What is needed:
Where a line below holds the string "synthesis", that line goes into the answer.
───── Dataset extract
===== src/rtl/mmio_driver_if.sv =====
// MMIO request/response bus between the PSL-side initiator (master) and the
// AFU MMIO responder (slave). Bit 0 is the most significant bit.
interface mmio_driver_if;
    logic        ha_mmval;
    logic        ha_mmcfg;
    logic        ha_mmrnw;
    logic        ha_mmdw;
    logic [0:23] ha_mmad;
    logic        ha_mmadpar;
    logic [0:63] ha_mmdata;
    logic        ha_mmdatapar;
    logic        ah_mmack;
    logic [0:63] ah_mmdata;
    logic        ah_mmdatapar;

    modport master (
        output ha_mmval, ha_mmcfg, ha_mmrnw, ha_mmdw, ha_mmad, ha_mmadpar,
               ha_mmdata, ha_mmdatapar,
        input  ah_mmack, ah_mmdata, ah_mmdatapar
    );

    modport slave (
        input  ha_mmval, ha_mmcfg, ha_mmrnw, ha_mmdw, ha_mmad, ha_mmadpar,
               ha_mmdata, ha_mmdatapar,
        output ah_mmack, ah_mmdata, ah_mmdatapar
    );
endinterface


===== src/rtl/mmio_driver.sv =====
// PSL-side MMIO initiator: one valid/ready command becomes one MMIO transaction
// with ack timeout and spurious-ack detection. Define MMIO_PARITY_CHECK_EN to
// build the read-data parity check (rsp_parerr); otherwise rsp_parerr is tied 0.
module mmio_driver #(
    parameter int TIMEOUT_CYCLES = 256,
    parameter int CNT_W          = 16
) (
    input  logic        ha_pclock,
    input  logic        ha_preset_n,
    input  logic        cmd_valid,
    output logic        cmd_ready,
    input  logic        cmd_cfg,
    input  logic        cmd_rnw,
    input  logic        cmd_dw,
    input  logic [0:23] cmd_addr,
    input  logic [0:63] cmd_wdata,
    mmio_driver_if.master mm,
    output logic        rsp_valid,
    output logic [0:63] rsp_data,
    output logic        rsp_timeout,
    output logic        rsp_parerr,
    output logic        spurious_ack
);

    typedef enum logic [1:0] {IDLE, ISSUE, WAIT, RESP} state_t;

    state_t           state, state_nxt;
    logic [CNT_W-1:0] wait_cnt;
    logic             cfg_q, rnw_q, dw_q;
    logic [0:23]      ad_q;
    logic [0:63]      wdata_q;
    logic [0:63]      rdata_q;
    logic             timeout_q, parerr_q, spurious_q;
    logic             accept, ack_hit, time_up, par_bad;

    assign accept  = (state == IDLE) && cmd_valid;
    assign ack_hit = (state == WAIT) && mm.ah_mmack;
    // An ack on the limit cycle takes priority over the timeout.
    assign time_up = (state == WAIT) && !mm.ah_mmack &&
                     (wait_cnt == CNT_W'(TIMEOUT_CYCLES - 1));

`ifdef MMIO_PARITY_CHECK_EN
    assign par_bad = (mm.ah_mmdatapar != (^mm.ah_mmdata));
`else
    assign par_bad = 1'b0;
`endif

    always_ff @(posedge ha_pclock or negedge ha_preset_n) begin
        if (!ha_preset_n) state <= IDLE;
        else              state <= state_nxt;
    end

    always_comb begin
        state_nxt = state;
        case (state)
            IDLE:    if (cmd_valid) state_nxt = ISSUE;
            ISSUE:   state_nxt = WAIT;
            WAIT:    if (ack_hit || time_up) state_nxt = RESP;
            RESP:    state_nxt = IDLE;
            default: state_nxt = IDLE;
        endcase
    end

    always_ff @(posedge ha_pclock or negedge ha_preset_n) begin
        if (!ha_preset_n)        wait_cnt <= '0;
        else if (state == WAIT)  wait_cnt <= wait_cnt + 1'b1;
        else                     wait_cnt <= '0;
    end

    // Word writes replicate the low word into both halves of the data bus.
    always_ff @(posedge ha_pclock or negedge ha_preset_n) begin
        if (!ha_preset_n) begin
            cfg_q   <= 1'b0;
            rnw_q   <= 1'b0;
            dw_q    <= 1'b0;
            ad_q    <= '0;
            wdata_q <= '0;
        end else if (accept) begin
            cfg_q   <= cmd_cfg;
            rnw_q   <= cmd_rnw;
            dw_q    <= cmd_dw;
            ad_q    <= cmd_addr;
            wdata_q <= cmd_rnw ? 64'd0 :
                       (cmd_dw ? cmd_wdata : {cmd_wdata[32:63], cmd_wdata[32:63]});
        end else if (state == RESP) begin
            cfg_q   <= 1'b0;
            rnw_q   <= 1'b0;
            dw_q    <= 1'b0;
            ad_q    <= '0;
            wdata_q <= '0;
        end
    end

    always_ff @(posedge ha_pclock or negedge ha_preset_n) begin
        if (!ha_preset_n) begin
            rdata_q   <= '0;
            timeout_q <= 1'b0;
            parerr_q  <= 1'b0;
        end else if (state == ISSUE) begin
            rdata_q   <= '0;
            timeout_q <= 1'b0;
            parerr_q  <= 1'b0;
        end else if (ack_hit) begin
            rdata_q   <= rnw_q ? mm.ah_mmdata : 64'd0;
            timeout_q <= 1'b0;
            parerr_q  <= rnw_q & par_bad;
        end else if (time_up) begin
            rdata_q   <= '0;
            timeout_q <= 1'b1;
            parerr_q  <= 1'b0;
        end
    end

    always_ff @(posedge ha_pclock or negedge ha_preset_n) begin
        if (!ha_preset_n) spurious_q <= 1'b0;
        else              spurious_q <= spurious_q | (mm.ah_mmack && (state != WAIT));
    end

    assign cmd_ready       = (state == IDLE) && ha_preset_n;
    assign mm.ha_mmval     = (state == ISSUE);
    assign mm.ha_mmcfg     = cfg_q;
    assign mm.ha_mmrnw     = rnw_q;
    assign mm.ha_mmdw      = dw_q;
    assign mm.ha_mmad      = ad_q;
    assign mm.ha_mmadpar   = ^ad_q;
    assign mm.ha_mmdata    = wdata_q;
    assign mm.ha_mmdatapar = ^wdata_q;

    assign rsp_valid    = (state == RESP);
    assign rsp_data     = rsp_valid ? rdata_q : 64'd0;
    assign rsp_timeout  = rsp_valid & timeout_q;
    assign rsp_parerr   = rsp_valid & parerr_q;
    assign spurious_ack = spurious_q;

endmodule


===== src/flat_wrapper.sv =====
// flat-port wrapper written by rule: the top's interface ports become plain ports
module mmio_driver_flat 
#(
    parameter int TIMEOUT_CYCLES = 256,
    parameter int CNT_W          = 16
)
  (ha_pclock, ha_preset_n, cmd_valid, cmd_ready, cmd_cfg, cmd_rnw, cmd_dw, cmd_addr, cmd_wdata, rsp_valid, rsp_data, rsp_timeout, rsp_parerr, spurious_ack, mm_ha_mmval, mm_ha_mmcfg, mm_ha_mmrnw, mm_ha_mmdw, mm_ha_mmad, mm_ha_mmadpar, mm_ha_mmdata, mm_ha_mmdatapar, mm_ah_mmack, mm_ah_mmdata, mm_ah_mmdatapar);
  mmio_driver_if mm_i ();
  input  logic ha_pclock;
  input  logic ha_preset_n;
  input  logic cmd_valid;
  output logic cmd_ready;
  input  logic cmd_cfg;
  input  logic cmd_rnw;
  input  logic cmd_dw;
  input  logic [0:23] cmd_addr;
  input  logic [0:63] cmd_wdata;
  output logic rsp_valid;
  output logic [0:63] rsp_data;
  output logic rsp_timeout;
  output logic rsp_parerr;
  output logic spurious_ack;
  output wire logic [$bits(mm_i.ha_mmval)-1:0] mm_ha_mmval;
  output wire logic [$bits(mm_i.ha_mmcfg)-1:0] mm_ha_mmcfg;
  output wire logic [$bits(mm_i.ha_mmrnw)-1:0] mm_ha_mmrnw;
  output wire logic [$bits(mm_i.ha_mmdw)-1:0] mm_ha_mmdw;
  output wire logic [$bits(mm_i.ha_mmad)-1:0] mm_ha_mmad;
  output wire logic [$bits(mm_i.ha_mmadpar)-1:0] mm_ha_mmadpar;
  output wire logic [$bits(mm_i.ha_mmdata)-1:0] mm_ha_mmdata;
  output wire logic [$bits(mm_i.ha_mmdatapar)-1:0] mm_ha_mmdatapar;
  input wire logic [$bits(mm_i.ah_mmack)-1:0] mm_ah_mmack;
  input wire logic [$bits(mm_i.ah_mmdata)-1:0] mm_ah_mmdata;
  input wire logic [$bits(mm_i.ah_mmdatapar)-1:0] mm_ah_mmdatapar;
  assign mm_ha_mmval = mm_i.ha_mmval;
  assign mm_ha_mmcfg = mm_i.ha_mmcfg;
  assign mm_ha_mmrnw = mm_i.ha_mmrnw;
  assign mm_ha_mmdw = mm_i.ha_mmdw;
  assign mm_ha_mmad = mm_i.ha_mmad;
  assign mm_ha_mmadpar = mm_i.ha_mmadpar;
  assign mm_ha_mmdata = mm_i.ha_mmdata;
  assign mm_ha_mmdatapar = mm_i.ha_mmdatapar;
  assign mm_i.ah_mmack = mm_ah_mmack;
  assign mm_i.ah_mmdata = mm_ah_mmdata;
  assign mm_i.ah_mmdatapar = mm_ah_mmdatapar;
  mmio_driver #(.TIMEOUT_CYCLES(TIMEOUT_CYCLES), .CNT_W(CNT_W)) u_core (.ha_pclock(ha_pclock), .ha_preset_n(ha_preset_n), .cmd_valid(cmd_valid), .cmd_ready(cmd_ready), .cmd_cfg(cmd_cfg), .cmd_rnw(cmd_rnw), .cmd_dw(cmd_dw), .cmd_addr(cmd_addr), .cmd_wdata(cmd_wdata), .mm(mm_i), .rsp_valid(rsp_valid), .rsp_data(rsp_data), .rsp_timeout(rsp_timeout), .rsp_parerr(rsp_parerr), .spurious_ack(spurious_ack));
endmodule

===== config.mk =====
export PLATFORM = sky130hd
export DESIGN_NAME = mmio_driver_flat
export DESIGN_NICKNAME = d
export VERILOG_FILES = /design/src/rtl/mmio_driver_if.sv /design/src/rtl/mmio_driver.sv /design/src/flat_wrapper.sv
export SDC_FILE = /design/constraint.sdc
export NUM_CORES = 1
export LEC_CHECK = 0
export BUFFER_PORTS_ARGS = -buffer_cell sky130_fd_sc_hd__clkbuf_2
export CORE_MARGIN = 8
export CORE_UTILIZATION = 53
export CTS_CLUSTER_SIZE = 8
export DETAILED_ROUTE_END_ITERATION = 6
export MAX_ROUTING_LAYER = met4
export PLACE_DENSITY_LB_ADDON = 0.2
export SETUP_SLACK_MARGIN = 0.3
export SLEW_MARGIN = 40
export SYNTH_ARGS = -nofsm -noshare
export SYNTH_HDL_FRONTEND = slang
export SYNTH_SLANG_ARGS = --single-unit

===== constraint.sdc =====
create_clock -name ha_pclock -period 4.5 [get_ports ha_pclock]
set_clock_uncertainty 0.2 [all_clocks]
set_input_delay 0.225 -clock ha_pclock [delete_from_list [all_inputs] [get_ports ha_pclock]]
set_output_delay 0.225 -clock ha_pclock [all_outputs]
set_load 0.1 [all_outputs]

==> results of run 1 <==
[layout by cell type (no fill, tap or decap), types with 3 or more instances in the layout]
cell type and n:
inv_1 5, ha_1 4, dlygate4sd3_1 157, bufinv_16 3
xor2_1 17, inv_6 8, clkbuf_2 319, buf_4 8
clkbuf_16 17, dfrtp_1 175, a22o_1 96, o21ai_0 60
nand2b_1 27, nor2_1 16, and2_1 69, diode_2 3
nand3_1 6, and3_1 3, xnor2_1 83, mux2i_1 32
nand2_1 64
[cell families (layout without fill, tap and decap cells)]
| family | after synthesis | after routing |
|---|---|---|
| AND/OR/NAND/NOR | 198 | 198 |
| flip-flops | 175 | 175 |
| multiplexers | 32 | 32 |
| adder cells (fa/ha/maj) | 5 | 5 |
| other | 1 | 4 |
| buffers and inverters | 54 | 524 |
| AO/OA/AOI/OAI | 161 | 161 |
| XOR/XNOR | 100 | 100 |
[worst max-delay path, stage by stage, from the launching register on]
cell and delay [ns]:
dfrtp_1 0.40, ha_2 0.72, buf_4 0.47, and2_1 0.23, clkbuf_2 0.48
[path summary, 6_finish.rpt]
kind | from | endpoint | slack, ns | depth (start not counted)
max in group asynchronous | ha_preset_n | u_core.mm.ha_mmad[2] | 2.90 | 3
setup / recovery | u_core.state[0] | rsp_data[6] | 1.33 | 4
hold / removal | ha_preset_n | u_core.mm.ha_mmad[17] | 0.17 | 2
hold reg to reg | u_core.wait_cnt[0] | u_core.wait_cnt[0] | 0.25 | 1
min in group ha_pclock | u_core.wait_cnt[0] | u_core.wait_cnt[0] | 0.25 | 1
setup reg to reg | u_core.state[0] | u_core.rdata_q[54] | 1.91 | 7
[registers in the layout (all words and copies together) (netlist names)]
signal               count
u_core.mm.ha_mmrnw       1
u_core.rdata_q          64
u_core.mm.ha_mmcfg       1
u_core.mm.ha_mmdata     64
u_core.mm.ha_mmdw        1
u_core.wait_cnt         16
u_core.state             2
u_core.spurious_ack      1
u_core.timeout_q         1
u_core.mm.ha_mmad       24
[layer usage]
layer | track usage | part of all wire | up-vias
li1 | - | - | 3403
met1 | 0.335 | 0.39 | 3648
met2 | 0.452 | 0.48 | 403
met3 | 0.0775 | 0.076 | 86
met4 | 0.163 | 0.049 | 0
met5 | - | 0 | -
[stage by stage]
step	setup WS, ns	cell area [sq um]	utilization	instances	hold slack, ns
CTS	1.33	12000	0.795	1383	0.172
floorplan	0.768	8160	-	726	-0.271
global route	1.16	12100	0.797	1385	0.208
finish	1.33	12100	0.797	1387	0.167
global placement	1.51	9850	0.650	1195	0.0501
detailed placement	1.72	9860	0.651	1195	0.0531
[area by class of cell]
cell class	instances	area (sq um)
clock inverters	13	173
inverters	6	22.5
well taps	188	235
flip-flops and latches	175	4380
clock buffers	18	439
multi-input cells	497	3540
diodes	3	7.51
repair buffers	487	3280
fillers	901	3070
[what timing repair did]
action / CTS / global route
hold endpoints to repair: 216 / 0
setup buffers: 0 / 0
hold buffers: 157 / 0
==> results.yml, run 1 <==
job:
  maxCapViolCount: 0
yosys:
  synthDistinctLibCells: 33
  avgSynthCellArea_sq_um: 11.2
  yosysTopAreaCellShare: 0.537
  synth_top_family_by_area: "compound AO/OA/AOI/OAI gates"
  async_reset_ff_frac: 1.00
  synth.area.mux_share: 0.0393
  synthCells: 726
  synth-compound-area-share: 0.146
  ys_ff_latch: 175
  synth_top_area_cell: "dfrtp_1"
  yosys.area_share.simple: 0.130
  synth_area_leaders: "dfrtp_1 54%, a22o_1 10%, xnor2_1 8.9%, and2_1 5.4%, mux2i_1 3.9%"
  yosysSeqAreaShare: 0.537
  synth-xor-area-share: 0.107
  yosys_warnings: 0
  synth_flop_cell: "dfrtp_1"
  synth_area_sq_um: 8160
  synth.most_common_cell: "dfrtp_1"
  syn_nets: 891
  ys_top_cells_by_count: "175 x dfrtp_1, 96 x a22o_1, 83 x xnor2_1"
  synth_edf_count: 0
  synth_fa_ha_area_frac: 0.00767
clock_tree:
  cts.repair.resized: 0
  clockBufferDepth: 2
  numCtsBuffers: 17
  cts_tree: "built"
  clkSinkCount: 175
  clk_pin_slew_worst_paths_ns: 0.07
  cts-root-buf: "clkbuf_16"
  worst_skew_pair.late_latency_ns: 0.42
  cts_htree_levels: 4
sta:
  fin_crit_sh: 0.704
  setup_viol: 0
  slew_headroom: 0.478
  tns_ns: 0
  max_freq_ghz: 0.316
  slew_violations: 0
  finalCriticalPeriod_ns: 3.17
  rsz0062_at_grt: "false"
  tightestPinTransition_ns: 0.784
  hold_violations: 0
status:
  status: "finished, final reports clean"
routing:
  drt_iter0_markers: 415
  vias_per_cell: 5.44
  wirelength_microns: 27400
  ant_nets: 0
  vias: 7540
  firstDrtPassIters: 5
  wl_per_cell_microns: 19.8
  drc_errors: 0
grt:
  antenna_found_initial: 1
  grt_pass1_vias: 8106
  grt_pass1_wl_microns: 43400
  grt_overflow: 0
  grt_usage: 0.289
  grt_max_degree: 72
final_layout:
  fin_nets: 1349
  syn2layout_area_growth_pct: 48.0
  drive_gt1_frac: 0.312
placement:
  dp_hpwl_microns: 16700
  port_buffers: 320
  gp_congestion: 0.823
critical_path:
  start_kind: "flop"
  critical_path_arrival_ns: 2.74
  worstSetupEndpointType: "output port"
  critPathKind: "flop to output port"
  cp.required_ns: 4.07
  critical_path_peak_fanout: 48
floorplan:
  core-area_sq_um: 15100
  ioPinCount: 323
  die_h_microns: 140
  die-width_microns: 140
  start_util: 0.539
  rows: 45
  dieArea_sq_um: 19600
min_path:
  min_path_type: "input port to async pin"
Power of run 1 is not shown: default switching activity piles up to over one toggle a cycle in this logic, so the estimate is an artifact.
==> run 2: changes to the inputs <==
--- a/config.mk
+++ b/config.mk
@@ -7,7 +7,7 @@
 export LEC_CHECK = 0
 export BUFFER_PORTS_ARGS = -buffer_cell sky130_fd_sc_hd__clkbuf_2
 export CORE_MARGIN = 8
-export CORE_UTILIZATION = 53
+export CORE_UTILIZATION = 44
 export CTS_CLUSTER_SIZE = 8
 export DETAILED_ROUTE_END_ITERATION = 6
 export MAX_ROUTING_LAYER = met4
==> constraint.sdc (replaced) <==
create_clock -name ha_pclock -period 2.6 [get_ports ha_pclock]
set_clock_uncertainty 0.2 [all_clocks]
set_input_delay 0.13 -clock ha_pclock [delete_from_list [all_inputs] [get_ports ha_pclock]]
set_output_delay 0.13 -clock ha_pclock [all_outputs]
set_load 0.1 [all_outputs]
==> results.yml, run 2 (synthesis gave the netlist of run 1 again) <==
sta:
  setup_viol: 0
  slew_headroom: 0.540
  finalCriticalPeriod_ns: 2.55
  fin_crit_sh: 0.980
  fin_worst_hold_slack_ns: 0.165
  tightestPinTransition_ns: 0.689
  tns_ns: 0
  rsz0062_at_grt: "true"
  slew_violations: 0
  hold_violations: 0
  max_freq_ghz: 0.393
critical_path:
  cpMostUsedCell: "xnor2_2"
  critical_path_peak_fanout: 3
  cp_cell_sequence: "xnor2_2 > xnor2_2 > xnor2_2 > xnor2_1 > xnor2_2 > xnor2_4 > buf_12"
  critical_path_arrival_ns: 2.22
  crit_slowest_cell: "dfrtp_2"
  critPathKind: "flop to output port"
  cp.required_ns: 2.27
  worstSetupEndpointType: "output port"
  start_kind: "flop"
  slowest_delay_ns: 0.43
placement:
  dp.cells: 1245
  dp_hpwl_microns: 17500
  port_buffers: 320
  gp_congestion: 0.789
  place_area_sq_um: 11200
clock_tree:
  cts-root-buf: "clkbuf_16"
  worst_skew_pair.late_latency_ns: 0.41
  cts_tree: "built"
  clockBufferDepth: 2
  numCtsBuffers: 17
  clkSinkCount: 175
  cts_htree_levels: 4
  clk_pin_slew_worst_paths_ns: 0.07
final_layout:
  seqCellArea_sq_um: 4490
  multi_input_area_sq_um: 3820
  drive_gt1_frac: 0.464
  finalNonFillerCells: 1447
  fillCellCount: 1171
  syn2layout_area_growth_pct: 67.2
  postLayoutCellArea_sq_um: 13600
  final_common_cell: "clkbuf_2"
  fin_nets: 1363
  mostFrequentLayoutCells: "251 x clkbuf_2, 157 x dlygate4sd3_1, 96 x a22o_1, 88 x dfrtp_2, 87 x dfrtp_1"
floorplan:
  die_h_microns: 152
  ioPinCount: 323
  core-area_sq_um: 18500
  rows: 50
  die-width_microns: 152
  start_util: 0.442
  dieArea_sq_um: 23200
routing:
  firstDrtPassIters: 5
  vias: 7409
  wl_met2_microns: 13200
  wl_met1_microns: 11300
  vias_per_cell: 5.12
  wl_per_cell_microns: 19.1
  ant_nets: 0
  drc_errors: 0
  drt_iter0_markers: 378
  dr.max_layer_used: "met4"
  wirelength_microns: 27600
  wl_met3_microns: 2270
grt:
  antenna_found_initial: 2
  grt_pass1_wl_microns: 44100
  grt_overflow: 0
  grt_usage: 0.245
  grt_pass1_vias: 8109
  grt_max_degree: 93
job:
  maxCapViolCount: 0
min_path:
  min_path_type: "input port to async pin"
status:
  status: "finished, final reports clean"
run 2: cell types whose count changed in the layout (fill, tap and decap cells not counted), sizes merged:
cell,previous run,this run
buf,11,93
clkinv,1,3
bufinv,3,2
clkinvlp,1,3
inv,14,9
clkbuf,337,272
diode,3,2
run 2: path summary, 6_finish.rpt:
path	from	to	slack (ns)	cells past startpoint
min reg2reg	u_core.spurious_ack	u_core.spurious_ack	0.26	1
max	u_core.mm.ha_mmdata[60]	mm_ha_mmdatapar	0.05	7
min	ha_preset_n	u_core.mm.ha_mmad[16]	0.16	3
min in group ha_pclock	cmd_dw	u_core.mm.ha_mmdw	0.21	3
max in group asynchronous	ha_preset_n	u_core.rdata_q[30]	1.56	3
max reg2reg	u_core.wait_cnt[0]	u_core.rdata_q[52]	0.41	8
run 2: timing repair:
action	4_1_cts	5_1_grt
hold buffers	159	0
resized for setup	12	13
buffers inserted	7	2
endpoints found under the setup margin	2	41
endpoints found under the hold margin	333	0
pin swaps	15	16
run 2: stage by stage:
stage	util	setup WS, ns
6_report	0.739	0.0528
5_1_grt	0.739	-0.0442
4_1_cts	0.734	0.0266
3_5_place_dp	0.608	0.350
3_3_place_gp	0.608	0.386
2_1_floorplan	-	0.129
run 2: final cells by class:
type	instances	share of cell area
flip-flops and latches	175	0.329
repair buffers	501	0.324
multi-input cells	497	0.280
clock buffers	21	0.0337
well taps	234	0.0215
clock inverters	11	0.00963
inverters	6	0.00165
diodes	2	0.000367
run 2: layer usage:
layer  vias up  GRT usage
met4         0     0.0957
met1      3622      0.283
li1       3417          -
met3        50     0.0817
met2       320      0.389
met5         -          -
run 2: critical path, delay by kind of cell, from the launching register on:
family / cells / cell delay [ns]
buf+inv: 1 / 0.19
xor+xnor: 6 / 1.18
flops: 1 / 0.43
Power of run 2 is left out for the same reason.
==> run 3: changes to the inputs <==
--- a/config.mk
+++ b/config.mk
@@ -12,7 +12,9 @@
 export DETAILED_ROUTE_END_ITERATION = 6
 export MAX_ROUTING_LAYER = met4
 export PLACE_DENSITY_LB_ADDON = 0.2
+export REMOVE_ABC_BUFFERS = 1
 export SETUP_SLACK_MARGIN = 0.3
+export SKIP_CTS_REPAIR_TIMING = 1
 export SLEW_MARGIN = 40
 export SYNTH_ARGS = -nofsm -noshare
 export SYNTH_HDL_FRONTEND = slang
==> results.yml, run 3 (synthesis gave the netlist of run 1 again) <==
final_layout:
  utilization: 0.686
  syn2layout_area_growth_pct: 55.2
  fin_nets: 1367
  drive_gt1_frac: 0.341
  fillCellCount: 1339
  finalNonFillerCells: 1450
  final_common_cell: "clkbuf_2"
  mostFrequentLayoutCells: "252 x clkbuf_2, 174 x dfrtp_1, 157 x dlygate4sd3_1, 96 x a22o_1, 69 x and2_1"
critical_path:
  ff2ff_setup_slack_ns: 0.42
  critPathLaunch: "u_core.mm.ha_mmdata[38]"
  cp.required_ns: 2.27
  worstSetupEndpointType: "output port"
  critPathKind: "flop to output port"
  critical_path_arrival_ns: 2.23
  critical_path_peak_fanout: 3
  start_kind: "flop"
  r2r-start: "u_core.wait_cnt[0]"
routing:
  vias: 7371
  drc_errors: 0
  wirelength_microns: 27400
  ant_nets: 0
  drt_iter0_markers: 295
  vias_per_cell: 5.08
  firstDrtPassIters: 4
  wl_per_cell_microns: 18.9
clock_tree:
  cts-root-buf: "clkbuf_16"
  numCtsBuffers: 17
  cts_tree: "built"
  worst_skew_pair.late_latency_ns: 0.42
  clockBufferDepth: 2
  clk_pin_slew_worst_paths_ns: 0.07
  cts_htree_levels: 4
  clkSinkCount: 175
placement:
  port_buffers: 320
  dp_hpwl_microns: 16800
  place_ws_ns: 0.419
  gp_congestion: 0.811
  dp.cells: 1245
sta:
  slew_headroom: 0.566
  setup_viol: 0
  hold_violations: 0
  fin_crit_sh: 0.985
  slew_violations: 0
  rsz0062_at_grt: "true"
  tightestPinTransition_ns: 0.650
  max_freq_ghz: 0.391
  finalCriticalPeriod_ns: 2.56
  tns_ns: 0
  setup_ws_ns: 0.0400
grt:
  grt_max_degree: 106
  antenna_found_initial: 1
  grt_overflow: 0
  grt_usage: 0.210
  grt_pass1_vias: 6987
  grt_pass1_wl_microns: 38000
floorplan:
  rows: 50
  ioPinCount: 323
  core-area_sq_um: 18500
  die-width_microns: 152
  dieArea_sq_um: 23200
  die_h_microns: 152
  start_util: 0.442
status:
  status: "finished, final reports clean"
job:
  maxCapViolCount: 0
min_path:
  min_path_type: "input port to async pin"
-- run 3: cell count changes in the layout (fill, tap and decap cells not counted), moves of 3 or more --
cell	change
dfrtp_2	-87
buf_6	+5
dfrtp_1	+87
and2_1	+65
and2_2	-65
buf_12	-68
xnor2_1	+3
clkbuf_4	+63
-- run 3: routing by layer --
metal / global-route usage / vias up / share of wire
met4: 0.0576 / 0 / 0.019
met2: 0.321 / 324 / 0.48
met3: 0.0579 / 39 / 0.066
met5: - / - / 0
met1: 0.271 / 3573 / 0.43
li1: - / 3435 / -
-- run 3: final cells by class --
cell class                      count  area (sq um)  share of cell area
Antenna cell                        1          2.50            0.000198
Clock buffer                       20           457              0.0361
Inverter                            6          25.0             0.00198
Sequential cell                   175          4380               0.346
Multi-Input combinational cell    497          3720               0.294
Clock inverter                     12           100             0.00790
Tap cell                          234           293              0.0231
Timing Repair Buffer              505          3680               0.291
──────────
Response to the task:
| family | after synthesis | after routing |
==> results.yml, run 2 (synthesis gave the netlist of run 1 again) <==
==> results.yml, run 3 (synthesis gave the netlist of run 1 again) <==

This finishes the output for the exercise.